» **Description of the task**
In the records below, find the line holding "Antenna Nets | 0 |" and the line holding "Congestion | 0.836 |". Set down both, with every line between them, exactly.

» **Source material**
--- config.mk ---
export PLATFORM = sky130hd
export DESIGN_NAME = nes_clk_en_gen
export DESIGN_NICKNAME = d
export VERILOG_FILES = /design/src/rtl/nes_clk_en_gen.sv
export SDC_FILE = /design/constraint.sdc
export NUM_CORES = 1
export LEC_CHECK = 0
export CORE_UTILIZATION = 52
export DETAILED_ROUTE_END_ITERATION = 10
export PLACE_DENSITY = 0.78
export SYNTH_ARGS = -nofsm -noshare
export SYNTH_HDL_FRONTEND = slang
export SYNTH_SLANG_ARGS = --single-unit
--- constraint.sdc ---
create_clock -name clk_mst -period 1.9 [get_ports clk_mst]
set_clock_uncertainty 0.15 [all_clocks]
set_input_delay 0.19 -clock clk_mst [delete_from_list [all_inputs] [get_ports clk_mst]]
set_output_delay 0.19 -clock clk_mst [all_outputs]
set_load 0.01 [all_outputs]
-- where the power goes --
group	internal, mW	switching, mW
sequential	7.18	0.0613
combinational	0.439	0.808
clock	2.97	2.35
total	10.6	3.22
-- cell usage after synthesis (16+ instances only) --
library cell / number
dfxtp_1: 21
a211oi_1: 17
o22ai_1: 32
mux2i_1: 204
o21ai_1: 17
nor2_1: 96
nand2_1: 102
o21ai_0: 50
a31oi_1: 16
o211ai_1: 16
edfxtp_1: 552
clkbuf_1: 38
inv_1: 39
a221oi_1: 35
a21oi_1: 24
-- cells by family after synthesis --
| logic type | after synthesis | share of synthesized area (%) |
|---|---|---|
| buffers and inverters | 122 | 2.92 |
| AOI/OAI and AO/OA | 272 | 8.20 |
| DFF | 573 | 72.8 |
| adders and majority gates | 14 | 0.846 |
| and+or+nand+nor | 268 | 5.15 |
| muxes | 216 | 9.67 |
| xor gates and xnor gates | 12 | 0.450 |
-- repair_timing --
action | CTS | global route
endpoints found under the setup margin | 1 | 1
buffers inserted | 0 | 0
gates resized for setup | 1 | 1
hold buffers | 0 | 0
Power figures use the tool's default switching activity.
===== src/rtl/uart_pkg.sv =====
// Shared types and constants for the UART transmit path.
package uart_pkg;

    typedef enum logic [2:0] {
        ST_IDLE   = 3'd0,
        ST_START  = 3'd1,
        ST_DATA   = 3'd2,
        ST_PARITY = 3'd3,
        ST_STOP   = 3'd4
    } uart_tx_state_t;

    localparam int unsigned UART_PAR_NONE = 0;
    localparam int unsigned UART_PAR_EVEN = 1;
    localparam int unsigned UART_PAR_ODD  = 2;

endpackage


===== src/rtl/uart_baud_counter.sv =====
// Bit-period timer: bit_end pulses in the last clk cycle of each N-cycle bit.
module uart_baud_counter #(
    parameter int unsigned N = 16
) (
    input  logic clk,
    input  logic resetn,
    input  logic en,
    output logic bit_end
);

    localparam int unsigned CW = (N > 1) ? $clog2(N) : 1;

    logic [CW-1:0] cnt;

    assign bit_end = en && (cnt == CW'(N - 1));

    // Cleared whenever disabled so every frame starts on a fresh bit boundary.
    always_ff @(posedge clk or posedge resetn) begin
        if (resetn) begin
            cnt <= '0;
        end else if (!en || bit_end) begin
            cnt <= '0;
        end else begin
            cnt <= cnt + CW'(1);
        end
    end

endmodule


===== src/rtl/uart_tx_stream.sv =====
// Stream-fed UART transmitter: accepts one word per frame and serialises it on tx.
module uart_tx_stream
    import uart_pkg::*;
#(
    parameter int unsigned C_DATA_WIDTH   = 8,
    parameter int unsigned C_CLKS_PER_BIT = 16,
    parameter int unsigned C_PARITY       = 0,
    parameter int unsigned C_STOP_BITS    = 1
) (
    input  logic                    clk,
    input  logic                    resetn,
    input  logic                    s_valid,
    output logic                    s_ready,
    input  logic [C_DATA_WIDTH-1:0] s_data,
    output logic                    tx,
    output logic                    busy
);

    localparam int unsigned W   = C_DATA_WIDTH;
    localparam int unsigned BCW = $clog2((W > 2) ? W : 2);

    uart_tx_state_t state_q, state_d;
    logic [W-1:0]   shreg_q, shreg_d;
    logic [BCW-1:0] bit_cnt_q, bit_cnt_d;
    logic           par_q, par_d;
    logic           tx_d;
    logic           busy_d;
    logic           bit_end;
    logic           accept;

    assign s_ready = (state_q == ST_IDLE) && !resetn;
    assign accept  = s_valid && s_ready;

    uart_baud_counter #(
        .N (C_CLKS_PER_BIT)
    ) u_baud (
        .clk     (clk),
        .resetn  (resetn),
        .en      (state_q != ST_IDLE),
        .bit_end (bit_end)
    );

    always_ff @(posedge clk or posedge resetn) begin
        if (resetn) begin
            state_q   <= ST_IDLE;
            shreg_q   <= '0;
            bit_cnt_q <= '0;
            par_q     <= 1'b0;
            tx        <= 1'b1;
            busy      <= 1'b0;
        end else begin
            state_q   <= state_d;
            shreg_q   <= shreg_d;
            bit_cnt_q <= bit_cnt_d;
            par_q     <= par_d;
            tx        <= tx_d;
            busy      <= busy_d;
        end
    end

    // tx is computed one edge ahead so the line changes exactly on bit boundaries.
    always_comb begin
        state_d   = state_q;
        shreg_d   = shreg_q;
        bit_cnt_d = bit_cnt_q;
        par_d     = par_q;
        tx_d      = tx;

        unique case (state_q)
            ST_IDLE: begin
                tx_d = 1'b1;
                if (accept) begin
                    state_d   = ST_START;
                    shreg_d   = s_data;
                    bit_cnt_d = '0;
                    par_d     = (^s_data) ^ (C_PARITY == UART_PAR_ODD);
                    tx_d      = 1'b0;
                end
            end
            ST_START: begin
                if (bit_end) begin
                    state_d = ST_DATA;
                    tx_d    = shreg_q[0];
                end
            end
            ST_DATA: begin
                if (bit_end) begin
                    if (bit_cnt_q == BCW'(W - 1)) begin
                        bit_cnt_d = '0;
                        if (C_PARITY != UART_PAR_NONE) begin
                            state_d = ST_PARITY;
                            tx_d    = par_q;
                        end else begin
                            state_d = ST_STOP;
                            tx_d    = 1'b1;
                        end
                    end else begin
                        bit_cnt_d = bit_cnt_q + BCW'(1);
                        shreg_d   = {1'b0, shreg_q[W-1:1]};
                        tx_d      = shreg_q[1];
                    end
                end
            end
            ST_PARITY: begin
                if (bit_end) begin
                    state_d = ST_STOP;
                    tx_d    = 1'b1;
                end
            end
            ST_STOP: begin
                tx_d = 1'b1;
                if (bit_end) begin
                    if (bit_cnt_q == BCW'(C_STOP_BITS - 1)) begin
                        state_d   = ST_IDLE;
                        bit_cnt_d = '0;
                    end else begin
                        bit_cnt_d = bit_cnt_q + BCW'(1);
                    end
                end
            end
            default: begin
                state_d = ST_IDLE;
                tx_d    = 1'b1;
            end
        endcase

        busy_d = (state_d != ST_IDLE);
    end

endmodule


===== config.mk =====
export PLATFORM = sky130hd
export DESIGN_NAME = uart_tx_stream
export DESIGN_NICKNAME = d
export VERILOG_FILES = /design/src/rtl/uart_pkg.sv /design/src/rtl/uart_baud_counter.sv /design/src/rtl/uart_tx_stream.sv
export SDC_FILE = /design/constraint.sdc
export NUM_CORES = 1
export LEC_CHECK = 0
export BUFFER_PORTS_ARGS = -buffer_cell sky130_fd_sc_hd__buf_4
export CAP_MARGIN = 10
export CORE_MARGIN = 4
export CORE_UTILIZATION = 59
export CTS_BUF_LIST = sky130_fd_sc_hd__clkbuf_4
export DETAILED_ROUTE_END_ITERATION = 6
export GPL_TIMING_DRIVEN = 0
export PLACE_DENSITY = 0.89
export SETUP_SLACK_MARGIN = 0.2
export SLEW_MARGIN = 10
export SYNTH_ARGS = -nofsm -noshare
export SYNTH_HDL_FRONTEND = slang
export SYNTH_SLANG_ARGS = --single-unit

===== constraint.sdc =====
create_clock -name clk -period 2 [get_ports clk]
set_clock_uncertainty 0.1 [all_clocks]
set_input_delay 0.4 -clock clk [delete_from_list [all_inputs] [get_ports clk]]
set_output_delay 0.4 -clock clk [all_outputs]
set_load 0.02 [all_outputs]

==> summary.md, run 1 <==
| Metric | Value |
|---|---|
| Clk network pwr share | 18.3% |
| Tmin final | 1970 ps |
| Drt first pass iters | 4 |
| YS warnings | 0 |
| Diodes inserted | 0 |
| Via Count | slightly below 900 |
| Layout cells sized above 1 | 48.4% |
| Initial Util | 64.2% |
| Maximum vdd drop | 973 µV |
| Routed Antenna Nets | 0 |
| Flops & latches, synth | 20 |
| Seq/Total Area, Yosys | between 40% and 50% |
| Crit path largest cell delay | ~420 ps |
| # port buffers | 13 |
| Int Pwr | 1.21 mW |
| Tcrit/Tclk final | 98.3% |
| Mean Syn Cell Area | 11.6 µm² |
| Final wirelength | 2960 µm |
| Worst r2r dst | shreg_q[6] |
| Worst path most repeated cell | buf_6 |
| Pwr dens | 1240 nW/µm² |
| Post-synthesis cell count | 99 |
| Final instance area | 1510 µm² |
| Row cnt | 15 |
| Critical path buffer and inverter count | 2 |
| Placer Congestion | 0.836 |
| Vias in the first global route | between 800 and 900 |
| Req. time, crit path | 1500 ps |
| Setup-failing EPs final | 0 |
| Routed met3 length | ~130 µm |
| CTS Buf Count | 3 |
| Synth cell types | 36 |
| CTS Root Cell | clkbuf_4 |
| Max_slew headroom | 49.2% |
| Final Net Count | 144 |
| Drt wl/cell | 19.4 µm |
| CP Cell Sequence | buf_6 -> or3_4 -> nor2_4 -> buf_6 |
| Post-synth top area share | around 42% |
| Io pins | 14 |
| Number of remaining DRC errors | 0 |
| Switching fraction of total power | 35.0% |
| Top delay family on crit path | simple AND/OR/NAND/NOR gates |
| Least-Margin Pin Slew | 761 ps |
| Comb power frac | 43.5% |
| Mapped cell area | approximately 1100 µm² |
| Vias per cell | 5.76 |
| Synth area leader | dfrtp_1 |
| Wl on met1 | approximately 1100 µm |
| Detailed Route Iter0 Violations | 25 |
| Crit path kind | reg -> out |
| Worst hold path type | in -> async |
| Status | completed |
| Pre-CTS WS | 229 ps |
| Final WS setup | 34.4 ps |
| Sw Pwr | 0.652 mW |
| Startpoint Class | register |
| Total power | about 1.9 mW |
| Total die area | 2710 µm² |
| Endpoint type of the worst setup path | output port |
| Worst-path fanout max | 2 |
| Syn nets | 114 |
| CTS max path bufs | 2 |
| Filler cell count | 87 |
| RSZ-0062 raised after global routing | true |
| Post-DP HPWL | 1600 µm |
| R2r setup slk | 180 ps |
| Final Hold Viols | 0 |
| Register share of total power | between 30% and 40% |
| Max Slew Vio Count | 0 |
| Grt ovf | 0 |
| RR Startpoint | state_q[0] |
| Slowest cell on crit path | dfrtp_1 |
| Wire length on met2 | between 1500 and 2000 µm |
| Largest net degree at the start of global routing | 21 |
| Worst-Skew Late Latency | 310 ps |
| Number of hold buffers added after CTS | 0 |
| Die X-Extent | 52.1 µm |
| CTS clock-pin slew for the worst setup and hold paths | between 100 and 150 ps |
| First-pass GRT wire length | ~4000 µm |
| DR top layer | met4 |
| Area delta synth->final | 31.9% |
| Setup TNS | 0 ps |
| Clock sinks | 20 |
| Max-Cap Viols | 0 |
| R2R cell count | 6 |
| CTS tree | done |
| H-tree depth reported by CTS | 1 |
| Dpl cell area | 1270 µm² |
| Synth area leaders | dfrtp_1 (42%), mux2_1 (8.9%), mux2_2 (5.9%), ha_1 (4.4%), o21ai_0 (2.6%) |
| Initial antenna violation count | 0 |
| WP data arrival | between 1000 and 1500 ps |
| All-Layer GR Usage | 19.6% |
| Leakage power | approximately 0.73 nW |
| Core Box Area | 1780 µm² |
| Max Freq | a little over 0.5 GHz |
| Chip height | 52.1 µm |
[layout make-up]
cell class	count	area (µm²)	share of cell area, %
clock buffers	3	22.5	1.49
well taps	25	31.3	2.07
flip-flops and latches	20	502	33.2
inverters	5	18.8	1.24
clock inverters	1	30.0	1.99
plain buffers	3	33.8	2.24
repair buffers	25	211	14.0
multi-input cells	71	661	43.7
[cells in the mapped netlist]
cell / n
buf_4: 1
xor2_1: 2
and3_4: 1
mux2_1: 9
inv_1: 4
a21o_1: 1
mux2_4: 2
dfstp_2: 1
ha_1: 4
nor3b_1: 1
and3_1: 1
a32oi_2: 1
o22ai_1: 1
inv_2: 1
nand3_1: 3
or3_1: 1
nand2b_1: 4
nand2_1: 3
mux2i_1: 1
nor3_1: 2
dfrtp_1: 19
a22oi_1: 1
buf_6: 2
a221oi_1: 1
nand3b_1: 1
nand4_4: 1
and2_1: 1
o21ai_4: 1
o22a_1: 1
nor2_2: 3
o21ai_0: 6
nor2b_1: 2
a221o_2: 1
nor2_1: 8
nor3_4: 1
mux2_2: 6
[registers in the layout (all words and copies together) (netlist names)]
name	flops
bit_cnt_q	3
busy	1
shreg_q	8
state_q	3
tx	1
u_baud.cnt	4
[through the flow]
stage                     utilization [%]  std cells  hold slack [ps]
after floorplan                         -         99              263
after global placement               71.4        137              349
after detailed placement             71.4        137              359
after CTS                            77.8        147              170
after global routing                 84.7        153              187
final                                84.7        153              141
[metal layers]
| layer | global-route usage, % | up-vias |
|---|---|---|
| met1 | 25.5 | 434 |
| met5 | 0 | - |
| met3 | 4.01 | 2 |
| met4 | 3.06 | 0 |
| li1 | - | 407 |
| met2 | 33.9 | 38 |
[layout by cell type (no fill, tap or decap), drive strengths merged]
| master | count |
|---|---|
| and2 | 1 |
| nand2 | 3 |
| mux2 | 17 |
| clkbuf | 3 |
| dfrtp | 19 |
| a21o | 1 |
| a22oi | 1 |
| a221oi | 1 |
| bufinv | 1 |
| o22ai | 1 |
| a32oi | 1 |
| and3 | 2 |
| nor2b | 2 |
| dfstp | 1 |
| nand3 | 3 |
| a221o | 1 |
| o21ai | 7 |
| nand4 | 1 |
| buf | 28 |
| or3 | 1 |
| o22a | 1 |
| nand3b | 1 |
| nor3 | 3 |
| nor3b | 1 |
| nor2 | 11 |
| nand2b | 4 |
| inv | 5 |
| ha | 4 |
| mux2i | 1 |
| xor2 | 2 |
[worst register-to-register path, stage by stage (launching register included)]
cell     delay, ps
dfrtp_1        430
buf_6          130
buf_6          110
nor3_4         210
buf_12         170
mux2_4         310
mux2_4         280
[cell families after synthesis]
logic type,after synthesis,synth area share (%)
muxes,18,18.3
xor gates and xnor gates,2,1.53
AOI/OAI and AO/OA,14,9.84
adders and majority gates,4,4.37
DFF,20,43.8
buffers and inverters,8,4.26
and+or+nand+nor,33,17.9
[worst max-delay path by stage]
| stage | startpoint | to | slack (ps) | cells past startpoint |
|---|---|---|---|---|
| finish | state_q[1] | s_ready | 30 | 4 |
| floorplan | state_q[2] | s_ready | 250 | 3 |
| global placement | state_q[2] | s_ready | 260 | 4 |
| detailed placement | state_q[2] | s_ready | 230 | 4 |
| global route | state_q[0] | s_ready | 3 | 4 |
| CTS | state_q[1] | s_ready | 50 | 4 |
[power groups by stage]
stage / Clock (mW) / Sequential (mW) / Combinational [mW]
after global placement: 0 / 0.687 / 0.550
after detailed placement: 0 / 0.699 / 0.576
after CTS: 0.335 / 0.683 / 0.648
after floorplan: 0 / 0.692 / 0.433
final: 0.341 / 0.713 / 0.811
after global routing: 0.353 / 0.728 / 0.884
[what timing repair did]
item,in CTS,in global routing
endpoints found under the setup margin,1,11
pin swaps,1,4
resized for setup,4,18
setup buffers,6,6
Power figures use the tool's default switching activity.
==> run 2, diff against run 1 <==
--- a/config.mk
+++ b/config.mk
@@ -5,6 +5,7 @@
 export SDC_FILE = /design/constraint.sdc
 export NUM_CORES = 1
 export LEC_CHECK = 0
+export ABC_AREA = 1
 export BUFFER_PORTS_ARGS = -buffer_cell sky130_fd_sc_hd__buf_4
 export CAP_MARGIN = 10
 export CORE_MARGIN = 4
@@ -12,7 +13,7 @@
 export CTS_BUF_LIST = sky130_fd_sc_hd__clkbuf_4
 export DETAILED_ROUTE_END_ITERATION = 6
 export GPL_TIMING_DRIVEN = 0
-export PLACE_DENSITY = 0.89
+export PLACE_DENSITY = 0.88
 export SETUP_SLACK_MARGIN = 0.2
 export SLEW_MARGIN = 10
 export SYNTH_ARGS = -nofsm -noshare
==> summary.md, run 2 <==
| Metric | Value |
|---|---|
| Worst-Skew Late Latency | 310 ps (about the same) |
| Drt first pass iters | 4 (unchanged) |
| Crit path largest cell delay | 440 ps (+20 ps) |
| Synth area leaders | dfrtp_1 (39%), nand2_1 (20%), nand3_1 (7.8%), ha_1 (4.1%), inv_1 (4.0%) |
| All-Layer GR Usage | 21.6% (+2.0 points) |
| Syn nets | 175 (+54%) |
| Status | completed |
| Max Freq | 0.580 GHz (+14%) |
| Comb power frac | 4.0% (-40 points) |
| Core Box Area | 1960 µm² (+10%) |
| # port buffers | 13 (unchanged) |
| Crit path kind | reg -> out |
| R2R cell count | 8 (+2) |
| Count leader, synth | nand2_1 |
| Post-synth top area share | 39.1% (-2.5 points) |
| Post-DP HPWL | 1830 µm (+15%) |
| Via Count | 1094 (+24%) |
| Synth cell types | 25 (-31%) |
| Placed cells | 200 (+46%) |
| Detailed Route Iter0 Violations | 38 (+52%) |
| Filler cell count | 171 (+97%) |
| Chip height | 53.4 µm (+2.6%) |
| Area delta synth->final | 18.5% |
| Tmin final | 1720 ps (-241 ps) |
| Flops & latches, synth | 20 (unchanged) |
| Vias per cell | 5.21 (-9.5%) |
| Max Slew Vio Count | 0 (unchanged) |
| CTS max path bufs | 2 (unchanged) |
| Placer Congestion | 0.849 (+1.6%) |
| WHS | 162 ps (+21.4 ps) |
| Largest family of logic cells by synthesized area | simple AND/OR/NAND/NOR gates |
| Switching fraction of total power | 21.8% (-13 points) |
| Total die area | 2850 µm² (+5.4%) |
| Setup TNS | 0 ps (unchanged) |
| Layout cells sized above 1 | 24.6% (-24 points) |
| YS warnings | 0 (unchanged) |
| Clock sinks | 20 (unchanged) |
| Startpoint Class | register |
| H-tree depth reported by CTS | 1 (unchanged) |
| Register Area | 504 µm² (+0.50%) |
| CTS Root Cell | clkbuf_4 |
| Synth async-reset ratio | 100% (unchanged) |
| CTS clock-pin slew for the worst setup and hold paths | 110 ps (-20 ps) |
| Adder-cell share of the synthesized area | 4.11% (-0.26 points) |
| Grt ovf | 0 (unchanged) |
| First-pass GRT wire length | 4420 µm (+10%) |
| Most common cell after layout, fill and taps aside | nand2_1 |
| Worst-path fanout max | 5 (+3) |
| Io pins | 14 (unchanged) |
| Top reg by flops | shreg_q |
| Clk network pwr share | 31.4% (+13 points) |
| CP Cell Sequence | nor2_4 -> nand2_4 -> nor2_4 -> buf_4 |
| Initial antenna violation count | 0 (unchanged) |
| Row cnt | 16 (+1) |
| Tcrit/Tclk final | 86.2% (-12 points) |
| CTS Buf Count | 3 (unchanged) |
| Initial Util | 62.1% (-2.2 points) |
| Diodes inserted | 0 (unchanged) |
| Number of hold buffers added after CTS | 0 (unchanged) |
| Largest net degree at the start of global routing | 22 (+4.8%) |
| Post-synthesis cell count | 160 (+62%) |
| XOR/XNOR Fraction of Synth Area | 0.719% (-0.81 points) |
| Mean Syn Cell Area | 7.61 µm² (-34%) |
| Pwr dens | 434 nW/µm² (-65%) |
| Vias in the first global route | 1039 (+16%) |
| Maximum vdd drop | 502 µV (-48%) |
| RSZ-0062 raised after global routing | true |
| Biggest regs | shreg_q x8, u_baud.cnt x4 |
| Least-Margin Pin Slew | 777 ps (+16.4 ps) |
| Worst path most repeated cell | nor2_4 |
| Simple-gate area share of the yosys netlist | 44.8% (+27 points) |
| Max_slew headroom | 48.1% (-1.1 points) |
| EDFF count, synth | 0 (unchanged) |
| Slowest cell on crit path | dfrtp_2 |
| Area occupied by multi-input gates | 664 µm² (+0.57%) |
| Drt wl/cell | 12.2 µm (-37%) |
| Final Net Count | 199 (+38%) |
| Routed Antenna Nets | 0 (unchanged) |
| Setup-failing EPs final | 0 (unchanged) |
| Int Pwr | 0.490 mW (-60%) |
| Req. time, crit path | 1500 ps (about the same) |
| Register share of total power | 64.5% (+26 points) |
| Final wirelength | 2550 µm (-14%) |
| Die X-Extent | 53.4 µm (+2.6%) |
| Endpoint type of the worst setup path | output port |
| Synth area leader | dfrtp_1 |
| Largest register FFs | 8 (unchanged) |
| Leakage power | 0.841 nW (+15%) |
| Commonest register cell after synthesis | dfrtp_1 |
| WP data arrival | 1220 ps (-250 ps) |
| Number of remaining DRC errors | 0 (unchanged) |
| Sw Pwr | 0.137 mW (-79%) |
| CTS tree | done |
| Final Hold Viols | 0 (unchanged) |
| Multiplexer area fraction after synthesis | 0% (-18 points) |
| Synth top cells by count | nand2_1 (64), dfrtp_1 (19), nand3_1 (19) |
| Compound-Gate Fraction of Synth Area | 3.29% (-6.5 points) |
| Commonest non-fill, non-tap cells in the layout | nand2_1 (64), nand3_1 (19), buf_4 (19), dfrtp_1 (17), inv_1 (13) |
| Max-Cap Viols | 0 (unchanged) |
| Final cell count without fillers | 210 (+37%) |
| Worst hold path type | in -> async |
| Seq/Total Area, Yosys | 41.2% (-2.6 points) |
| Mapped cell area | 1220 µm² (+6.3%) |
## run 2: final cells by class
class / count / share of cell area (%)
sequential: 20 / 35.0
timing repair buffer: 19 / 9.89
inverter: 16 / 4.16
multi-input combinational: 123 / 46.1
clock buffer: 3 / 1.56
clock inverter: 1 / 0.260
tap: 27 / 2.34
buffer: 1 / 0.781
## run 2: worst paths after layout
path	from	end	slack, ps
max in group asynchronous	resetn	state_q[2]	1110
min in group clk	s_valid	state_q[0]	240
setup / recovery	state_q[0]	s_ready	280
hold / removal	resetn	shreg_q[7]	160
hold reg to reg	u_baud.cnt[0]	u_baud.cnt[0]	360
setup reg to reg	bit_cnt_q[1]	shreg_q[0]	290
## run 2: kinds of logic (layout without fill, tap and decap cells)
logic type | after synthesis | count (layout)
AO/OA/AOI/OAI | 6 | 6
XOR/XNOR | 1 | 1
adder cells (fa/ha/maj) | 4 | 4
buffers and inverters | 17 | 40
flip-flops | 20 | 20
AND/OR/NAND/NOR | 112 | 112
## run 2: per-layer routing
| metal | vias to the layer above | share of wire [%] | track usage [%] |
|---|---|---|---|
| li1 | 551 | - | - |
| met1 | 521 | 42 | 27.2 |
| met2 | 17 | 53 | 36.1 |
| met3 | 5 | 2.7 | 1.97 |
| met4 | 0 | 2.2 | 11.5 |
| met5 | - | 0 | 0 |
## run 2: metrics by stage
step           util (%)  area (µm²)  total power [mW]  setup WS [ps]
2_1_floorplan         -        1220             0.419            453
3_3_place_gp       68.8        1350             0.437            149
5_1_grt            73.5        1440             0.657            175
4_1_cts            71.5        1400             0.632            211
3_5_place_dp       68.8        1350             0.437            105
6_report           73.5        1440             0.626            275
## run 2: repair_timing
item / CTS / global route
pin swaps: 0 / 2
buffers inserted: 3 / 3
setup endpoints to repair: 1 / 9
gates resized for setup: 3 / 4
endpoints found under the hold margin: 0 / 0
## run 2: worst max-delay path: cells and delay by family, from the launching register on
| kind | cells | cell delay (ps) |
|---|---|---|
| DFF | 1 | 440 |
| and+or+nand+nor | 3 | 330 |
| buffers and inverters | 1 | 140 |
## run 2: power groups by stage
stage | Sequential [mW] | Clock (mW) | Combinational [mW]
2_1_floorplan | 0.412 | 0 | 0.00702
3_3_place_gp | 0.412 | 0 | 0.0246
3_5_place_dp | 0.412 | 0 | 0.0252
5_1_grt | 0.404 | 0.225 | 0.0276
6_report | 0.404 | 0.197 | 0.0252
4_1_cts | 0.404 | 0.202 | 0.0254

» **Your response**
| Routed Antenna Nets | 0 |
| Flops & latches, synth | 20 |
| Seq/Total Area, Yosys | between 40% and 50% |
| Crit path largest cell delay | ~420 ps |
| # port buffers | 13 |
| Int Pwr | 1.21 mW |
| Tcrit/Tclk final | 98.3% |
| Mean Syn Cell Area | 11.6 µm² |
| Final wirelength | 2960 µm |
| Worst r2r dst | shreg_q[6] |
| Worst path most repeated cell | buf_6 |
| Pwr dens | 1240 nW/µm² |
| Post-synthesis cell count | 99 |
| Final instance area | 1510 µm² |
| Row cnt | 15 |
| Critical path buffer and inverter count | 2 |
| Placer Congestion | 0.836 |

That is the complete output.